Anonymous wrote:Anonymous wrote:I’m not sure whether you mean poverty and crime, or truly haunting and sad. The worst energy I’ve ever felt anywhere was on an empty road leading to an open field in Cassedega, Florida. It is supposed to be a super high-vibe town. And for the most part, it was. But that road really got to me. I’m sensitive to energy and truly had a hard time breathing. I didn’t stay in that space long enough to even try to feel into whatever it was.
Lots of mediums and psychic there for real.
Anonymous wrote:Anonymous wrote:18th St NE a bit further away from Union Station. It was 2008, I was on a work visit to DC, and went to a shoe store that I thought carried some wheelies that a friend asked me to bring. I didn't know what I was getting into, taking public transit and walking, with my orange Furla purse and a matching silk scarf! I must say everyone was nice to me and some nice older black ladies made sure I took the right bus which took me back to Union Station.
so black people are creepy?
Anonymous wrote:I grew up in Schenectady. Want to hear why you all are creeped out by it.
Anonymous wrote:Anonymous wrote:Anonymous wrote:Anonymous wrote:Chernobyl.
Also, Soviet era apartment blocks and apartments in Ukraine and Russia.
I know it will sound weird, but I grew up in one of these blocks and they are nostalgic to me. In fact there is a FB community where people post pictures of Soviet era landscapes, so I am not the only one.
Wow, that's interesting. We were posted in the region for work, and in the first year were talked into taking an apartment in a Soviet building that was minutes' walk from work. It was the entire top floor of a Khrushchyovka, and the apartment itself had been fully renovated and looked great. But outside the windows and in the rest of the building itself, it was bleak as hell. The crumbling walls and general run-down look, plus the filthy, dog waste-strewn land childrens' "playground" areas outside the blocks were super sad, especially because there were often empty alcohol bottles and cigarettes thrown into the childrens' sand pits or under the swings. I made friends with a local family who lived in a non-renovated little flat and you could hear EVERYTHING from the neighbours above and around them.
We moved into an expat type building after that one year.
My parents still live in a Khrushevka (of a "better" type but still) and it's very odd to see my childhood home with the eyes of an adult who has traveled the world somewhat.
What you describe is very familiar. I am seeing it with the eyes of child so to speak...
Anonymous wrote:Anonymous wrote:West Baltimore. I drove my son through there a few years ago and he said "What IS this place?" So many abandoned homes and crumbling buildings.
Ahhh, gotta love white privilege!
Anonymous wrote:Anonymous wrote:Anonymous wrote:I'm not talking about poverty, crime, or abandonment so much as a sense of gloom and despair.

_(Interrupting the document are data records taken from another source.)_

What follows belongs to an exercise in optimizing a design on an open flow for small area; a production flow would make more cautious choices.
Function was checked by simulation only, so behaviour that the tests miss may differ from the original.
Power and IR drop assume default switching activity.

==> flow/design.v <==
module conv_top (
    input  logic        clk,
    input  logic        reset,
    input  logic [7:0]  in_data,
    input  logic [3:0]  in_user,
    input  logic        in_valid,
    output logic        in_ready,
    output logic [20:0] out_data,
    output logic        out_valid,
    input  logic        out_ready
);
    localparam logic [2:0] S_IDLE  = 3'd0;
    localparam logic [2:0] S_LOADW = 3'd1;
    localparam logic [2:0] S_BIAS  = 3'd2;
    localparam logic [2:0] S_PIX   = 3'd3;
    localparam logic [2:0] S_SCAN  = 3'd4;
    logic [7:0]  pr [0:26];
    logic [7:0]  wr [0:15];
    logic [4:0]  age;       
    logic [3:0]  wslot;     
    logic [2:0]  st;
    logic        done;      
    logic [1:0]  km1;       
    logic [2:0]  row, col;
    logic [7:0]  bias;
    logic [19:0] acc;
    logic        ov;
    logic [5:0]  sc;        
    logic        take, a27, a1, needwin, start, scanning, ins_p, ins_w;
    logic        ring_match, in_match, wbit, m, neg, binj, shift, last_pix;
    logic [7:0]  p_op, w_op;
    logic [2:0]  pass;
    logic [19:0] addend;
    assign a27      = (age == 5'd27);
    assign a1       = (age == 5'd1);
    assign needwin  = (row >= {1'b0, km1}) && (col >= {1'b0, km1});
    assign last_pix = (row == 3'd7) && (col == 3'd7);
    assign pass     = sc[5:3];
    always_comb begin
        case (st)
            S_LOADW: in_ready = (wslot == {row[1:0], col[1:0]});
            S_BIAS:  in_ready = 1'b1;
            S_PIX:   in_ready = a27 && (!needwin || done);
            default: in_ready = 1'b0;
        endcase
    end
    assign take  = in_valid && in_ready;
    assign ins_p = take && (st == S_PIX);
    assign ins_w = take && (st == S_LOADW);
    assign start    = (st == S_PIX) && in_valid && needwin && !done && !ov && a27 && (acc == 20'd0);
    assign scanning = start || (st == S_SCAN);
    assign ring_match = (wslot[2:0] == {age[3], age[1:0]}) && !age[2] &&
                        (age[4:3] <= km1) && (age[1:0] <= km1);
    assign in_match   = (wslot[2:0] == 3'd0) && a1;
    assign w_op       = (wslot[3] == age[4]) ? wr[15] : wr[7];
    assign wbit       = w_op[3'd7 - pass];
    assign m          = scanning && (ring_match || in_match) && wbit;
    assign neg        = (pass == 3'd0);
    assign binj       = scanning && (pass == 3'd7) && (wslot[2:0] == 3'd0) && (age == 5'd26);
    assign shift      = scanning ? (a27 && (sc[2:0] == 3'd0) && (pass != 3'd0)) : !(ov || done);
    assign p_op   = in_match ? in_data : pr[26];
    assign addend = m ? 20'($signed(p_op ^ {8{neg}})) : (binj ? 20'($signed(bias)) : 20'd0);
    always_ff @(posedge clk) begin
        pr[0] <= ins_p ? in_data : pr[26];
        for (int i = 1; i < 27; i++) pr[i] <= pr[i-1];
        wr[0] <= ins_w ? in_data : wr[15];
        for (int i = 1; i < 16; i++) wr[i] <= wr[i-1];
    end
    always_ff @(posedge clk) begin
        acc <= (shift ? {acc[18:0], 1'b0} : acc) + addend + {19'd0, m && neg};
    end
    always_ff @(posedge clk) begin
        if (take && st == S_BIAS) bias <= in_data;
    end
    always_ff @(posedge clk) begin
        if (reset) begin
            st    <= S_IDLE;
            age   <= 5'd27;
            wslot <= 4'd0;
            sc    <= 6'd0;
            done  <= 1'b0;
            ov    <= 1'b0;
        end else begin
            age   <= (a1 || ins_p) ? 5'd27 : age - 5'd1;
            wslot <= wslot + 4'd1;
            if (ov && out_ready) ov <= 1'b0;
            if (scanning && a1) sc <= sc + 6'd1;
            case (st)
                S_IDLE: if (in_valid) begin
                    km1 <= in_user[1:0] - 2'd1;
                    row <= {1'b0, in_user[1:0] - 2'd1};
                    col <= {1'b0, in_user[1:0] - 2'd1};
                    st  <= S_LOADW;
                end
                S_LOADW: if (take) begin
                    if (col[1:0] == 2'd0) begin
                        col <= {1'b0, km1};
                        if (row[1:0] == 2'd0) st <= S_BIAS;
                        else row <= row - 3'd1;
                    end else begin
                        col <= col - 3'd1;
                    end
                end
                S_BIAS: if (take) begin
                    row  <= 3'd0;
                    col  <= 3'd0;
                    done <= 1'b0;
                    st   <= S_PIX;
                end
                S_PIX: begin
                    if (take) begin
                        done <= 1'b0;
                        if (done) ov <= 1'b1;
                        col  <= col + 3'd1;
                        if (col == 3'd7) row <= row + 3'd1;
                        if (last_pix) st <= S_IDLE;
                    end else if (start) begin
                        st <= S_SCAN;
                    end
                end
                S_SCAN: if (a1 && sc == 6'd63) begin
                    st   <= S_PIX;
                    done <= 1'b1;
                end
                default: st <= S_IDLE;
            endcase
        end
    end
    assign out_data  = {acc[19], acc};
    assign out_valid = ov;
endmodule
clock: 9.0 ns
lec_check: 0
cap_margin: 20
core_margin: 2
core_utilization: 65
cts_buf_list: sky130_fd_sc_hd__clkbuf_4
cts_cluster_diameter: 40
cts_cluster_size: 12
slew_margin: 20
run.sh (not shown) runs the stock make flow with config.mk's settings and CLKGATE_MAP_FILE= SYNTH_SCRIPT=/design/flow/synth_recipe.tcl, a recipe that flattens the netlist after the stock synthesis.
The starting point finished clean.
Edit:
==> flow/flow/run.sh (new file) <==
#!/bin/bash
# The standard layout (standard.sh, the standard flow's own ORFS run), with two changes:
#  - port buffers use the smallest buffer cell instead of the flow's default pick
#  - clock tree synthesis does not add dummy loads
# Every tool's full output goes to a log file in the work folder.
set -euo pipefail
export BUFFER_PORTS_ARGS="-inputs -outputs -buffer_cell sky130_fd_sc_hd__buf_1"
export CTS_ARGS="-sink_clustering_enable -repair_clock_nets -dont_use_dummy_load -buf_list sky130_fd_sc_hd__clkbuf_4 -sink_clustering_size 12 -sink_clustering_max_diameter 40"
bash standard.sh finish > flow.log 2>&1
==> flow/standard.sh (new file) <==
#!/bin/bash
# synth_recipe.tcl (not shown) runs the flow's synth.tcl, then flattens the netlist and writes it again
# the make line also repeats each setting of config.mk as NAME=value (left out here)
make -C /OpenROAD-flow-scripts/flow DESIGN_CONFIG=/design/flow/config.mk WORK_HOME=/design/flow/orfs CLKGATE_MAP_FILE= SYNTH_SCRIPT=/design/flow/synth_recipe.tcl "${@:-finish}"
--- a/flow/config.mk
+++ b/flow/config.mk
@@ -10 +10 @@
-export CORE_UTILIZATION = 65
+export CORE_UTILIZATION = 40
removed: flow/run.sh
After rerunning: The changed run finished with timing, DRC and antenna clean; wire length falls by about 8%; core utilization falls by 30 points; hold slack loses 0.066 ns; global-route usage falls by 9.1 points; critical path depth falls by 2; clock power falls by about 19%; synthesized area does not change; power falls by about 6%; maximum frequency rises by 4.6%.
Edit:
--- a/flow/flow/run.sh
+++ b/flow/flow/run.sh
@@ -8 +8 @@
-export CTS_ARGS="-sink_clustering_enable -repair_clock_nets -dont_use_dummy_load -buf_list sky130_fd_sc_hd__clkbuf_4 -sink_clustering_size 12 -sink_clustering_max_diameter 40"
+export CTS_ARGS="-sink_clustering_enable -repair_clock_nets -dont_use_dummy_load -buf_list sky130_fd_sc_hd__clkbuf_8 -sink_clustering_size 20 -sink_clustering_max_diameter 50"
- The changed run passed the timing, DRC and antenna checks
- clock-buffer cell count went down by 17
- via count fell by 3.0%
- total power grows by 2.2%
- design area is higher by 0.53%
- synthesized cell count does not change
- utilization goes up by 0.23 points
- area after synthesis stays the same
- wire length is lower by 1.0%

---

Starts from the design.v that is shown in full above.
export LEC_CHECK = 0
export CAP_MARGIN = 20
export CORE_MARGIN = 2
export CORE_UTILIZATION = 40
export CTS_BUF_LIST = sky130_fd_sc_hd__clkbuf_4
export CTS_CLUSTER_DIAMETER = 40
export CTS_CLUSTER_SIZE = 12
export SLEW_MARGIN = 20
create_clock -name core_clock -period 9.0 [get_ports {clk}]
Stock flow here: none of the scripts above is used.
Change:
Settings changed: CTS_BUF_LIST sky130_fd_sc_hd__clkbuf_4 to sky130_fd_sc_hd__clkbuf_8, CTS_CLUSTER_DIAMETER 40 to 60, CTS_CLUSTER_SIZE 12 to 24.
What happened: The changed run finished with timing, DRC and antenna clean. Area after synthesis does not change. Routed wire length went down by 1.9%. Global-route usage falls by 0.38 points. Final area rose by 0.50%. Total power rises by about 2.5%. Combinational power hardly moves.

---

## v54
Another version of the RTL of conv_top (not shown whole).
Size in the first run: roughly 700 cells after synthesis, about 400 flip-flops, roughly 39 I/O pins, roughly 0.011 sq mm of cells after synthesis.
// conv_top
module conv_top (
    input  logic        clk,
    input  logic        reset,
    input  logic [7:0]  in_data,
    input  logic [3:0]  in_user,
    input  logic        in_valid,
    output logic        in_ready,
    output logic [20:0] out_data,
    output logic        out_valid,
    input  logic        out_ready
);
Settings: LEC_CHECK=0, CAP_MARGIN=20, CORE_MARGIN=2, CORE_UTILIZATION=40, PLACE_DENSITY=0.8, SLEW_MARGIN=20; clock period 9.0 ns.
standard.sh (not shown) runs the stock make flow with config.mk's settings and CLKGATE_MAP_FILE= SYNTH_SCRIPT=/design/flow/synth_recipe.tcl, a recipe that flattens the netlist after the stock synthesis.
==> flow/flow/run.sh <==
#!/bin/bash
# The standard layout (standard.sh, the standard flow's own ORFS run), with two changes:
#  - port buffers use the smallest buffer cell instead of the flow's default pick
#  - clock tree synthesis does not add dummy loads
# Every tool's full output goes to a log file in the work folder.
set -euo pipefail
export BUFFER_PORTS_ARGS="-inputs -outputs -buffer_cell sky130_fd_sc_hd__buf_1"
export CTS_ARGS="-sink_clustering_enable -repair_clock_nets -dont_use_dummy_load -buf_list sky130_fd_sc_hd__clkbuf_4 -sink_clustering_size 12 -sink_clustering_max_diameter 40"
bash standard.sh finish > flow.log 2>&1
v54: done, clean on timing, DRC and antenna
--- input diff v54..v47 ---
- swapping 40 for 50 in CORE_UTILIZATION
- swapping 0.8 for 0.9 in PLACE_DENSITY
First-pass GRT wire length on v47 is down relative to v54. v47 vs. v54: fraction of the cycle the final worst path needs fell by 1.0 points, achievable frequency rose by about 1.4%, fill cell instance count of the final layout fell by 602, fraction of standard cell area that is sequential rose by 0.50 points, maximum clock insertion buffer count stayed essentially flat. Status: endpoint required time on the critical path parity (v47, v54). Sort v54 and v47 by via count asc -> top: v47. Compared to v54, v47 leaves less free space in the core.
[inputs] v27 vs v47
- CTS_CLUSTER_SIZE: unset -> 12
- CORE_UTILIZATION: 50 -> 40
- PLACE_DENSITY: 0.9 -> unset
- CTS_CLUSTER_DIAMETER: unset -> 40
- CTS_BUF_LIST: unset -> sky130_fd_sc_hd__clkbuf_4
diff --git a/flow/flow/run.sh b/flow/flow/run.sh
--- a/flow/flow/run.sh
+++ b/flow/flow/run.sh
@@ -8 +8 @@
-export CTS_ARGS="-sink_clustering_enable -repair_clock_nets -dont_use_dummy_load -buf_list sky130_fd_sc_hd__clkbuf_4 -sink_clustering_size 12 -sink_clustering_max_diameter 40"
+export CTS_ARGS="-sink_clustering_enable -repair_clock_nets -dont_use_dummy_load -buf_list \"sky130_fd_sc_hd__clkbuf_4 sky130_fd_sc_hd__clkbuf_8\" -sink_clustering_buffer sky130_fd_sc_hd__clkbuf_8 -sink_clustering_size 20 -sink_clustering_max_diameter 40"
==> comparison <==
v27 closes out successfully: all stages finished, all timing, DRC and antenna checks passed.
Delta (v27 minus v47): share of the clock period used by the worst path now larger, highest achievable clock rate went down by about 2.3%, non-clock buffer total of the final layout rose about 5%.
Number of CTS-inserted buffers down 16% in v27 wrt v47
Post-layout minimum cycle time was higher in v27 than in v47.
Diff v27 and v47: insertion delay to the later sink of the worst-skew pair higher in v47
v47 ended up with met2 as its routing layer with the top usage in global route; v27 ended up with met1.
Input changes introduced in v6 (baseline for comparison: v27):
diff --git a/flow/flow/run.sh b/flow/flow/run.sh
--- a/flow/flow/run.sh
+++ b/flow/flow/run.sh
@@ -8 +8 @@
-export CTS_ARGS="-sink_clustering_enable -repair_clock_nets -dont_use_dummy_load -buf_list \"sky130_fd_sc_hd__clkbuf_4 sky130_fd_sc_hd__clkbuf_8\" -sink_clustering_buffer sky130_fd_sc_hd__clkbuf_8 -sink_clustering_size 20 -sink_clustering_max_diameter 40"
+export CTS_ARGS="-sink_clustering_enable -repair_clock_nets -dont_use_dummy_load -buf_list sky130_fd_sc_hd__clkbuf_4 -sink_clustering_size 12 -sink_clustering_max_diameter 40 -root_buf sky130_fd_sc_hd__clkbuf_8"
[summary]
The met3 usage was comparable across v6 and v27.
v6 vs. v27: final cell count without fillers went up 7; area of all placed cells without fillers went down 140 sq um; slack of the critical path went down 0.0046 ns; number of clock-tree buffers in the layout went up 7; minimum clock period after layout went up 0.0046 ns.
Area growth from synthesis to layout was higher in the run labelled v27.
On first-pass GRT wire length, the higher figure sits with v6, not v27.
The leakage power in v6 was lower than what v27 gave.

[what the ideal ports hide]
The results above use ideal ports. As a check the final layouts listed here were re-extracted and re-timed, cells and wires unchanged.
Step 1 assumes that a clkbuf_16 drives the clock port and a buf_2 every other input.
Step 2 adds t to the input delays and takes it off the output delays; t is the mean of the earliest and latest rising clock arrival at the registers after step 1. Input paths then give back, and output paths get back, about the clock's delay inside the block.
a / b / c = no drivers / after step 1 / after step 2; a / b = the first two.
run	shift t [ns]	setup slack, ns	worst setup path at the end	cell pins on the clock port's net
the first run of note 1	0.690	2.955 / 2.969 / 2.279	input to register	1
the second run of note 1	0.658	3.223 / 3.241 / 2.583	input to register	1
the third run of note 1	0.602	3.181 / 3.192 / 2.591	input to register	1
the first run of note 2	0.690	3.026 / 3.045 / 2.356	input to register	1
the second run of note 2	0.603	2.980 / 2.998 / 2.396	input to register	1
v54	0.672	2.045 / 2.063 / 1.391	input to register	1
v47	0.641	2.139 / 2.151 / 1.510	input to register	1
v27	0.551	1.978 / 1.994 / 1.443	input to register	1
v6	0.538	1.973 / 1.988 / 1.450	input to register	1
After both steps every run listed still meets setup and hold. For the first run of note 1, which loses most, drivers alone change the setup slack by +0.014 ns; drivers and shift together by -0.676 ns.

Weird sentence. These 5 things are very interconnecting.
Anyway, the Delta in AR is the saddest feeling place, outside of urban areas, that I've ever seen in the US.
Its a subtle difference.
Please elaborate. If you're OP, why is Utica creepy, bleak, and featuring a sense of gloom and despair, but not poverty, crime, and abandonment?
Anonymous wrote:Anonymous wrote:West Baltimore. I drove my son through there a few years ago and he said "What IS this place?" So many abandoned homes and crumbling buildings.
Ahhh, gotta love white privilege!
Anonymous wrote:I grew up in Schenectady. Want to hear why you all are creeped out by it.
Anonymous wrote:Anonymous wrote:Superior, Wisconsin. Cold, gray, bleak, dirty
Is Duluth nice? I've heard it is.
Anonymous wrote:A hotel in Inari Finland in January. I was a 20yo woman and everyone else at the hotel was a burly older man. I don't speak Finnish. All TV was in Finnish or Russian. I just stayed in my room. I went to the Sami museum though and that was great--it was just the hotel at night that was bleak.
I also got a weird vibe in Molokai. It was beautiful, and the tour of Kalaupappa was fascinating, and I didn't get a sense of hostility from the people I met, but I felt like I would not understand anything even if I lived there for 30 years. It was like half of what was said was a lie/inside joke/myth/historical reference and 50% was not and I couldn't tell which was which. It also felt like a place where it would be so easy to die in the sea or some remote area and never be found, or to be killed and have nobody fess up.
And a Microtel in Syracuse NY. I wish we'd gone with our initial plan of camping even though it was chilly.